Methods based on reconfiguration are divided into two categories: weight function-based and unmixing-based. The weight function method mainly evaluates HTLS images by setting the weight function and combining the image reflectivity. The classical methods include the spatiotemporal adaptive reflectivity fusion model (STARFM), the spatiotemporal adaptive algorithm for mapping reflectance change (STARCH) [
33], and the enhanced STARFM (ESTARFM) [
34]. The unmixing method mainly uses spectral unmixing theory and an unmixing algorithm to build the fusion model. It mainly uses HTLS images to reconstruct the corresponding LTHS images. Existing methods include the spatiotemporal reflectivity unmixing model (STRUM) [
35], flexible spatiotemporal data fusion (FSDAF) [
36], unmixing-based data fusion (UBDF) [
37], the spatial attraction model (SAM) [
38], and the spatiotemporal data fusion algorithm (STDFA) [
39].
The Bayesian-based method integrates the spatiotemporal spectrum into a unified framework, allowing the input image is not limited to achieving the most realistic prediction results. Existing methods include the unified fusion method [
40] and the Bayesian fusion method.
The learning-based method does not require the manual setting of the fusion rules. It mainly uses existing archived data to train the supervised deep learning model. Existing learning-based fusion methods include the sparse-representation-based spatiotemporal reflectance fusion model (SPSTFM) [
41], spatiotemporal fusion using a deep convolutional pair neural network (STFDCNN) [
42] deep convolutional spatiotemporal fusion network (DCSTFN) [
43], enhanced DCSTFN(EDCSTFN) [
44], two-stream convolutional neural network for spatiotemporal image fusion (STFNET) [
45], and generative adversarial network-based spatiotemporal fusion model (GAN-STFM) [
46].
Based on pan-sharpening fusion, the CNN model is applied to panchromatic and multispectral images.

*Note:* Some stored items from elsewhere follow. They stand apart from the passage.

[src/rtl/maxpool_seq.sv]
// ---------------------------------------------------------------------------
// maxpool_seq
// Sequences 2x2 max-pool jobs over a multi-channel feature map: streams each
// channel from source memory into the pooling engine and writes the engine's
// results contiguously to the destination map.
//
// Ports:
//   i_clk, i_rst                  clock, synchronous active-high reset
//   i_start                       one-cycle job request (IDLE only)
//   i_width, i_height, i_channels map geometry, latched on accepted start
//   i_src_base, i_dst_base        map base addresses, latched on start
//   o_rd_en, o_rd_addr, i_rd_data source read port (data one cycle later)
//   o_pool_start, o_pool_data     engine start pulse and pixel stream
//   i_pool_valid/data/done        engine results and channel completion
//   o_wr_en, o_wr_addr, o_wr_data destination write port (same-cycle pass)
//   o_busy, o_done, o_err         job active, completion pulse, error pulse
//
// state     | meaning
// ----------+-------------------------------------------------------------
// S_IDLE    | waiting for i_start
// S_CHECK   | validate latched config, precompute per-channel counts
// S_LAUNCH  | engine start pulse, first read of the channel
// S_STREAM  | one read per cycle until the channel is fully read
// S_WAIT    | wait for engine completion, verify write count
// S_NEXT_CH | finish job or advance to the next channel
// ---------------------------------------------------------------------------
module maxpool_seq
    import maxpool_seq_pkg::*;
#(
    parameter int DATA_WIDTH = DATA_WIDTH_DEF,
    parameter int ADDR_WIDTH = ADDR_WIDTH_DEF,
    parameter int MAX_CH     = MAX_CH_DEF
) (
    input  logic                  i_clk,
    input  logic                  i_rst,
    input  logic                  i_start,
    input  logic [8:0]            i_width,
    input  logic [8:0]            i_height,
    input  logic [8:0]            i_channels,
    input  logic [ADDR_WIDTH-1:0] i_src_base,
    input  logic [ADDR_WIDTH-1:0] i_dst_base,
    output logic                  o_rd_en,
    output logic [ADDR_WIDTH-1:0] o_rd_addr,
    input  logic [DATA_WIDTH-1:0] i_rd_data,
    output logic                  o_pool_start,
    output logic [DATA_WIDTH-1:0] o_pool_data,
    input  logic                  i_pool_valid,
    input  logic [DATA_WIDTH-1:0] i_pool_data,
    input  logic                  i_pool_done,
    output logic                  o_wr_en,
    output logic [ADDR_WIDTH-1:0] o_wr_addr,
    output logic [DATA_WIDTH-1:0] o_wr_data,
    output logic                  o_busy,
    output logic                  o_done,
    output logic                  o_err
);

    localparam logic [8:0] MAX_CH_L = 9'(MAX_CH);

    state_t           state;
    logic [8:0]       width_q;
    logic [8:0]       height_q;
    logic [8:0]       chan_q;
    logic [8:0]       ch_q;
    logic [CNT_W-1:0] npix_q;
    logic [CNT_W-1:0] nwr_q;
    logic             rd_vld_q;

    logic                  accept;
    logic                  ch_clr;
    logic                  wr_en;
    logic                  src_term;
    logic                  dst_term;
    logic [ADDR_WIDTH-1:0] src_ptr;
    logic [ADDR_WIDTH-1:0] dst_ptr;

    assign accept = (state == S_IDLE) && i_start;
    assign ch_clr = (state == S_NEXT_CH);

    // Engine results are written in the cycle they arrive; nothing is
    // written outside a job or in a reset cycle.
    assign wr_en     = i_pool_valid && (state != S_IDLE) && !i_rst;
    assign o_wr_en   = wr_en;
    assign o_wr_addr = dst_ptr;
    assign o_wr_data = wr_en ? i_pool_data : '0;

    assign o_rd_addr = src_ptr;

    // Memory data lands one cycle after the read; rd_vld_q marks exactly
    // those cycles so the stream is zero everywhere else.
    assign o_pool_data = rd_vld_q ? i_rd_data : '0;

    maxpool_addr_gen #(
        .ADDR_WIDTH (ADDR_WIDTH),
        .CNT_WIDTH  (CNT_W)
    ) u_src_gen (
        .i_clk   (i_clk),
        .i_rst   (i_rst),
        .i_load  (accept),
        .i_base  (i_src_base),
        .i_clr   (ch_clr),
        .i_inc   (o_rd_en),
        .i_limit (npix_q),
        .o_ptr   (src_ptr),
        .o_term  (src_term)
    );

    maxpool_addr_gen #(
        .ADDR_WIDTH (ADDR_WIDTH),
        .CNT_WIDTH  (CNT_W)
    ) u_dst_gen (
        .i_clk   (i_clk),
        .i_rst   (i_rst),
        .i_load  (accept),
        .i_base  (i_dst_base),
        .i_clr   (ch_clr),
        .i_inc   (wr_en),
        .i_limit (nwr_q),
        .o_ptr   (dst_ptr),
        .o_term  (dst_term)
    );

    always_ff @(posedge i_clk) begin
        if (i_rst) begin
            state        <= S_IDLE;
            width_q      <= '0;
            height_q     <= '0;
            chan_q       <= '0;
            ch_q         <= '0;
            npix_q       <= '0;
            nwr_q        <= '0;
            rd_vld_q     <= 1'b0;
            o_rd_en      <= 1'b0;
            o_pool_start <= 1'b0;
            o_busy       <= 1'b0;
            o_done       <= 1'b0;
            o_err        <= 1'b0;
        end else begin
            o_pool_start <= 1'b0;
            o_done       <= 1'b0;
            o_err        <= 1'b0;
            rd_vld_q     <= o_rd_en;

            case (state)
                S_IDLE: begin
                    if (i_start) begin
                        width_q  <= i_width;
                        height_q <= i_height;
                        chan_q   <= i_channels;
                        o_busy   <= 1'b1;
                        state    <= S_CHECK;
                    end
                end

                S_CHECK: begin
                    npix_q <= CNT_W'(width_q) * CNT_W'(height_q);
                    nwr_q  <= CNT_W'(width_q[8:1]) * CNT_W'(height_q[8:1]);
                    ch_q   <= '0;
                    if (!cfg_ok(width_q, height_q, chan_q, MAX_CH_L)) begin
                        o_err  <= 1'b1;
                        o_busy <= 1'b0;
                        state  <= S_IDLE;
                    end else begin
                        o_pool_start <= 1'b1;
                        o_rd_en      <= 1'b1;
                        state        <= S_LAUNCH;
                    end
                end

                // A channel has at least 4 pixels, so the launch read is
                // never the last one.
                S_LAUNCH: begin
                    state <= S_STREAM;
                end

                S_STREAM: begin
                    if (src_term) begin
                        o_rd_en <= 1'b0;
                        state   <= S_WAIT;
                    end
                end

                // dst_term already counts a write arriving with done.
                S_WAIT: begin
                    if (i_pool_done) begin
                        if (!dst_term) begin
                            o_err <= 1'b1;
                        end
                        state <= S_NEXT_CH;
                    end
                end

                S_NEXT_CH: begin
                    if (ch_q == chan_q - 9'd1) begin
                        o_done <= 1'b1;
                        o_busy <= 1'b0;
                        state  <= S_IDLE;
                    end else begin
                        ch_q         <= ch_q + 9'd1;
                        o_pool_start <= 1'b1;
                        o_rd_en      <= 1'b1;
                        state        <= S_LAUNCH;
                    end
                end

                default: begin
                    o_rd_en <= 1'b0;
                    o_busy  <= 1'b0;
                    state   <= S_IDLE;
                end
            endcase
        end
    end

endmodule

With the deepening of remote sensing research, many researchers have proposed various panchromatic sharpening methods; typical methods include intense hue saturation (IHS) [
47,
48,
49], principal component analysis (PCA) [
50,
51], Brovey transform (BT) [
52], Laplacian pyramid decomposition [
53], wavelet transform [
54], and curvilinear transformation under different resolutions [
55,
56,
57].
Although the progress of sensor technology has dramatically improved the accuracy of satellite observation, the following problems remain. First, the absence of technology and budget makes it impossible to obtain high temporal and spatial resolution images directly. Second, there is always a trade-off between the temporal, spatial, and spectral resolution of the observation data we obtain, so it is challenging to continuously get LTHS and HTLS data pairs for research. Therefore, this research model combines the concepts of ConvNet and transformer and uses VGGNet and transformer as the backbone networks, which are mainly reflected in two aspects: on the one hand, members of the team are studying the super-resolution reconstruction technology based on the transformer network and published research results; on the other hand, it borrows the state-of-the-art in spatiotemporal fusion models and super-resolution reconstruction from other papers and adds texture converters and feedback mechanisms to supplement the input data, extract as much helpful information as possible, and at the same time, reduce the model parameters for the best output image quality. We believe this fusion method can provide a reference for future research and has a promising practical application prospect.